4.Procedure bij de rechtbank

4.1
[appellante] heeft [verweerder] gedagvaard en gevorderd dat [verweerder] wordt veroordeeld tot betaling van datgene waartoe zij in de procedure tegen AGB wordt veroordeeld. Volgens haar volgt uit de verdelingsafspraken dat [verweerder] alle toekomstige kosten met betrekking tot de woning zou dragen.
4.2
[verweerder] heeft op zijn beurt (voorwaardelijk) gevorderd dat [appellante] wordt veroordeeld tot betaling van datgene wat hij werkelijk heeft voldaan aan AGB op grond van de procedure tegen AGB, met een maximum van de helft.
4.3
De rechtbank heeft [verweerder] en [appellante] beiden over en weer veroordeeld tot betaling aan de ander van datgene wat ieder van hen voor meer dan de helft heeft betaald ter voldoening aan het vonnis van de rechtbank in de procedure tegen AGB, en bepaald dat iedere partij haar eigen kosten moet dragen. Zij heeft geoordeeld dat niet is gebleken dat partijen zich er bij het sluiten van de verdelingsovereenkomst van bewust waren dat er nog facturen van AGB openstonden. Er is ook niet gebleken dat partijen hebben afgesproken dat [verweerder] in zijn eentje eventuele schulden met betrekking tot de woning uit het verleden zou betalen.
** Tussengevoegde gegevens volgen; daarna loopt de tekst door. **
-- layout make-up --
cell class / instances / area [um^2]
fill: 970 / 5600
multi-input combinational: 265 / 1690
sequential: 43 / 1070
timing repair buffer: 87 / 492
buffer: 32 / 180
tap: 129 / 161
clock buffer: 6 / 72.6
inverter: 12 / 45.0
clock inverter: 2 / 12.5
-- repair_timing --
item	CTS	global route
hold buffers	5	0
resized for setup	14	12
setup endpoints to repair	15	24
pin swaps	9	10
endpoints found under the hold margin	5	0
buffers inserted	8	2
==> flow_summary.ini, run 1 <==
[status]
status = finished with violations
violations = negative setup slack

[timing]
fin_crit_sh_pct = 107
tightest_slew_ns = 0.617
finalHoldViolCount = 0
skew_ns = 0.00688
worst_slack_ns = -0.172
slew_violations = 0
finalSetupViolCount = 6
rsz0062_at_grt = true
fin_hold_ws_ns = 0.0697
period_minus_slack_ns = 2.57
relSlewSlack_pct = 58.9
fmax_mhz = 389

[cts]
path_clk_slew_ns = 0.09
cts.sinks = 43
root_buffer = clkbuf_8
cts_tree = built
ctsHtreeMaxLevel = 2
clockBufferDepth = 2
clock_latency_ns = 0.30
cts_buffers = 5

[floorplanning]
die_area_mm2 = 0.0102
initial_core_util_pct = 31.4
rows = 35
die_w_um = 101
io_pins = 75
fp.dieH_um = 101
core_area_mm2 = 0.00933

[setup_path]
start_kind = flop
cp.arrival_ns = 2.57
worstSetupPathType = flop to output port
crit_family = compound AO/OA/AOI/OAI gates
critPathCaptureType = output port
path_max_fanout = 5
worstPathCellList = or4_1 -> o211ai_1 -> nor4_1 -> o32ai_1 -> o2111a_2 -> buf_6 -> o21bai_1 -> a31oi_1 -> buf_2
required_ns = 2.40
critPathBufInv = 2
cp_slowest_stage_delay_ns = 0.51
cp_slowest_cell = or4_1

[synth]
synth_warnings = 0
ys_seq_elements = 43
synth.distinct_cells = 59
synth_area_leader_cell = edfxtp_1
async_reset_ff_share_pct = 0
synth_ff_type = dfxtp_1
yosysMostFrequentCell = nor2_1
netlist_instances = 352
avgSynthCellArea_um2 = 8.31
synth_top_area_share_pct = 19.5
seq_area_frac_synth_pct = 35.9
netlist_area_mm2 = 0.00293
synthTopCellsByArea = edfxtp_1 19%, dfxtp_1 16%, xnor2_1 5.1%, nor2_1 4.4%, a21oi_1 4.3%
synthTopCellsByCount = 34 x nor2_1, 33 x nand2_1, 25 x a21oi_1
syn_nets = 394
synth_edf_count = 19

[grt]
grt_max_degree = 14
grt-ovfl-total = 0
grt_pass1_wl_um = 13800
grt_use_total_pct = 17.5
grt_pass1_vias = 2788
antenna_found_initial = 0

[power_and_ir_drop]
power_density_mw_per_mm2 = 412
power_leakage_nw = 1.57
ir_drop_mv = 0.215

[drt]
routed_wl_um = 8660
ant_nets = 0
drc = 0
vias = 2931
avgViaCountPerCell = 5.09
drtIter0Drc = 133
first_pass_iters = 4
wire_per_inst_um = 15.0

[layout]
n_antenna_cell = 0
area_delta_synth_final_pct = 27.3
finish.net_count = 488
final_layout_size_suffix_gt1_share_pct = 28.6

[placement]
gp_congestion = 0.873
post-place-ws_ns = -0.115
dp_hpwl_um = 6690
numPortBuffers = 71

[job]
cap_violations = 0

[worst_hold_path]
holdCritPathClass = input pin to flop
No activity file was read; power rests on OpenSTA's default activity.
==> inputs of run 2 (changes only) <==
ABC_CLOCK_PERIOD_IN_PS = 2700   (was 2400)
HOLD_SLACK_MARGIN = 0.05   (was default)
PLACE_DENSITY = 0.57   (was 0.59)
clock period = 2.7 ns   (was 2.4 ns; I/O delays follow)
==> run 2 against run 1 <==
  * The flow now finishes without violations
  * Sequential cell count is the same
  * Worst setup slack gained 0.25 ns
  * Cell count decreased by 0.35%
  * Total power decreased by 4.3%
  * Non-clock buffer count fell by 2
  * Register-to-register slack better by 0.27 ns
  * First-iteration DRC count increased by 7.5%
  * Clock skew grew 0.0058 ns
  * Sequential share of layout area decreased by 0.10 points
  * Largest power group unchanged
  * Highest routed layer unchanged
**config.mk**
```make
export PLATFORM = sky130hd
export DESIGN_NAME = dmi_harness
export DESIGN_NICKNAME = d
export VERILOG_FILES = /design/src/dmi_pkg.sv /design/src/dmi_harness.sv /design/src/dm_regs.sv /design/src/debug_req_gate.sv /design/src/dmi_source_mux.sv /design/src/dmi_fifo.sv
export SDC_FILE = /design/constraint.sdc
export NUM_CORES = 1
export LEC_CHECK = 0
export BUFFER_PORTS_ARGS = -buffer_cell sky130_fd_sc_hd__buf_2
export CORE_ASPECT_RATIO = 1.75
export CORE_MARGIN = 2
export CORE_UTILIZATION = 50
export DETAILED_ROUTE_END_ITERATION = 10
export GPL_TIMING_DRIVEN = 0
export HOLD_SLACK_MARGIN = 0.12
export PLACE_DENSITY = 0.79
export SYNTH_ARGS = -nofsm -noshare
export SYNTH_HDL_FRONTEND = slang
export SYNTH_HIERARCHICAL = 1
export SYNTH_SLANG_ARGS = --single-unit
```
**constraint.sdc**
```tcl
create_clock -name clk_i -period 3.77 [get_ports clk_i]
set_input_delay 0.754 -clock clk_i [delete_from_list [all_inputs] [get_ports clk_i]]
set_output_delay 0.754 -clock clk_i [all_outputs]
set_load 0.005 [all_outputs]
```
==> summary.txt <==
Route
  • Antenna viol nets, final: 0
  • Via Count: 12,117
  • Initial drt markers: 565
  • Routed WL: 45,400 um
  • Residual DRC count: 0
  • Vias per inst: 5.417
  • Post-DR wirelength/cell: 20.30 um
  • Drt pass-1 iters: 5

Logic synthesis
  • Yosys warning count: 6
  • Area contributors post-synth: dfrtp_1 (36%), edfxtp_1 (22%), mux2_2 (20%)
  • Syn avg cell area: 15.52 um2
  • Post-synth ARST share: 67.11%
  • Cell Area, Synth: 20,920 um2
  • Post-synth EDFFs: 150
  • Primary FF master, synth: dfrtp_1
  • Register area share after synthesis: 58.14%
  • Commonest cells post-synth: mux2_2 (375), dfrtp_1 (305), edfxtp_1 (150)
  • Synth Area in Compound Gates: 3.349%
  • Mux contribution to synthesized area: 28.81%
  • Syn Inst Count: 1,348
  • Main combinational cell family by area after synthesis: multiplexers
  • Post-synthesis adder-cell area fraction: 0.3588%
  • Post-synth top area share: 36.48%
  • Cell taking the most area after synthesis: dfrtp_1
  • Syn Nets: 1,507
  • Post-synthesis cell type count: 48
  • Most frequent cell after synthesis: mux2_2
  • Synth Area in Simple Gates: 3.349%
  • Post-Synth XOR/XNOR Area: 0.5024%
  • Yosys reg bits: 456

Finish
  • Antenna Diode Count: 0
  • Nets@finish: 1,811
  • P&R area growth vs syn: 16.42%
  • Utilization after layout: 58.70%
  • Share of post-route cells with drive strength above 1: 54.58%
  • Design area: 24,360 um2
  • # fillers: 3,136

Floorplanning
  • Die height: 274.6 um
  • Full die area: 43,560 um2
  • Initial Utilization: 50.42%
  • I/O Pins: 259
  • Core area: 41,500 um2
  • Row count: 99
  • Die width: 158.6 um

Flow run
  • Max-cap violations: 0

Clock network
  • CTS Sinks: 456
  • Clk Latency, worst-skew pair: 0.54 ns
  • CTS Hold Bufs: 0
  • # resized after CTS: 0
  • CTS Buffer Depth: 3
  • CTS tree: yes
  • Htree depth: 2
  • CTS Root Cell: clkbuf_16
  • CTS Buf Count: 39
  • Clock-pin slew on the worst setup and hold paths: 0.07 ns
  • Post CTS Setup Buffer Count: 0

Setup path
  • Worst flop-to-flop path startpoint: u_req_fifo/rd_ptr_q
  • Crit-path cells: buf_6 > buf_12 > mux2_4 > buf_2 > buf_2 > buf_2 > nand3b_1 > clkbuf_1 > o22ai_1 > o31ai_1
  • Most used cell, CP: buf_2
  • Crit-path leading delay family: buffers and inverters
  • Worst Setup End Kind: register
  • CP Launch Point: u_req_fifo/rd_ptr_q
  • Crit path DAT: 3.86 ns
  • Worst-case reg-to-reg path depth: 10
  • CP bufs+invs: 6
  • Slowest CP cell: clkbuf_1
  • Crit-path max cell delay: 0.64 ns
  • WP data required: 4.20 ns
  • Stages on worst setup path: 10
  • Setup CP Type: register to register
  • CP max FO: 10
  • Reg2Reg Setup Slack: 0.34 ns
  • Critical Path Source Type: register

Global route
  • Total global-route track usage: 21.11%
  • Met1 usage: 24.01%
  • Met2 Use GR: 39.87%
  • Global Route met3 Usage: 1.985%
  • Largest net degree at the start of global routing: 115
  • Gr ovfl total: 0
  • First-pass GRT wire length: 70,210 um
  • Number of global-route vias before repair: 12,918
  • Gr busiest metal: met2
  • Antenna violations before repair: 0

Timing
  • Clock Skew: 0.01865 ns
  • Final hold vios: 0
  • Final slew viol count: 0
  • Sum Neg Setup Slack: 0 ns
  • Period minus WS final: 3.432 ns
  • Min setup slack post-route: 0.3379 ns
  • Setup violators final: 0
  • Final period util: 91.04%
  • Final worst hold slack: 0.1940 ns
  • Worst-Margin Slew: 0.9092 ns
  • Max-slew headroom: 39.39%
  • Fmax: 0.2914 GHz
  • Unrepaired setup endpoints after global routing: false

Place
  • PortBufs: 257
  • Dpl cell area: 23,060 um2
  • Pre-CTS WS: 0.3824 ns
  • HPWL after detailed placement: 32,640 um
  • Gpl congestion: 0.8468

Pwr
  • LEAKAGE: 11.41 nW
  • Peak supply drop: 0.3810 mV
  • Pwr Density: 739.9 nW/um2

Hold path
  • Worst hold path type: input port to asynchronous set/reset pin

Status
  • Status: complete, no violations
Op grond van de (impliciete) afspraken die partijen tijdens hun relatie hebben gemaakt moeten zij beiden de helft van de schuld aan AGB dragen.

5.Vordering in hoger beroep

5.1
[appellante] is in hoger beroep gekomen en wil dat het hof het bestreden vonnis vernietigt en haar vordering alsnog volledig toewijst.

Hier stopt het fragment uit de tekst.